━━━━━ The records ━━━━━

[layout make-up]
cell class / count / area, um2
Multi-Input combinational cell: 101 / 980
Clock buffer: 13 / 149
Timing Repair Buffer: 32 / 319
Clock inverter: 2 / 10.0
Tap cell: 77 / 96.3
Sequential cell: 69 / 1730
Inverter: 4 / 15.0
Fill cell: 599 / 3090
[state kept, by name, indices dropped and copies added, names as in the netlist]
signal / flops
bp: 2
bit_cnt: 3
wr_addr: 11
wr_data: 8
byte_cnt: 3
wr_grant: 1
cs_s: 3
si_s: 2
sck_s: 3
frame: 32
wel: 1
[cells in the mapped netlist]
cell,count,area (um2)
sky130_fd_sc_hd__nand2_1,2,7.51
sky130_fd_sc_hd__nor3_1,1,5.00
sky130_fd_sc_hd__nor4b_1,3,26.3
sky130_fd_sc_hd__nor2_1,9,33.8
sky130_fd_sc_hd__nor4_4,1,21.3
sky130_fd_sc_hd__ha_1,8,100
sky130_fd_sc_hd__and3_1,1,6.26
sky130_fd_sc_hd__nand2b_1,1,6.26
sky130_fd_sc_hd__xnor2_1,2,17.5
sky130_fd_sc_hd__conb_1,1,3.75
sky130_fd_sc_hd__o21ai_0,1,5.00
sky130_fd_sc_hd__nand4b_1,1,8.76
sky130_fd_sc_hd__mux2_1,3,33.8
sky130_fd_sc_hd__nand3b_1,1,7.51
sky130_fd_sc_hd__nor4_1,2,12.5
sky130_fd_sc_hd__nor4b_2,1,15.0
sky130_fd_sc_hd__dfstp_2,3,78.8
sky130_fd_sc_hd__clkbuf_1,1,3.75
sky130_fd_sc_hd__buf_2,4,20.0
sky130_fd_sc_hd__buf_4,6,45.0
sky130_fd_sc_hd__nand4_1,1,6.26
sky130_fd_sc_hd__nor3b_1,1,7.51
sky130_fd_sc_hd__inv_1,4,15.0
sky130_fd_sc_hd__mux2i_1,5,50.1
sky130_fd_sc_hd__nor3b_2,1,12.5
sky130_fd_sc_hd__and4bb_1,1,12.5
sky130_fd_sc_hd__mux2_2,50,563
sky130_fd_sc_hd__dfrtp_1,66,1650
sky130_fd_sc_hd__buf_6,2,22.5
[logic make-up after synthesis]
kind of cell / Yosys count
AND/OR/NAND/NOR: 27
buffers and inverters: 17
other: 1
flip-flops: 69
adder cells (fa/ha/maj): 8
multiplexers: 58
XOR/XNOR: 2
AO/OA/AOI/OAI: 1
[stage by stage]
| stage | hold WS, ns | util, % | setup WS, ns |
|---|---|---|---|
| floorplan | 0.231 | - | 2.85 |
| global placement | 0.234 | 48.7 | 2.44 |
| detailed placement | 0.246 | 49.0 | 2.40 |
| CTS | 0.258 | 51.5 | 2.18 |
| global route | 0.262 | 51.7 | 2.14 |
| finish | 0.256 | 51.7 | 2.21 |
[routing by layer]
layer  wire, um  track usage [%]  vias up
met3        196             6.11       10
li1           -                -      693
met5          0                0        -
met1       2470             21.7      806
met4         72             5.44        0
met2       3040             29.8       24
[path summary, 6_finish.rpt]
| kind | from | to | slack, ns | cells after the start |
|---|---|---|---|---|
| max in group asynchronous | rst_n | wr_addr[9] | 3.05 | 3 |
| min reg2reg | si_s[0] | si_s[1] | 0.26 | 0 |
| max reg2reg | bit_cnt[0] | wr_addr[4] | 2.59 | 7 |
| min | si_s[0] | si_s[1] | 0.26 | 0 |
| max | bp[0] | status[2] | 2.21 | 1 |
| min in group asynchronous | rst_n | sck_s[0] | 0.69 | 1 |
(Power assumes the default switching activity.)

━━━━━

* Instructions to follow
With "kind" as the search string, filter the records and return each line that has it.

* Expected output
kind of cell / Yosys count
| kind | from | to | slack, ns | cells after the start |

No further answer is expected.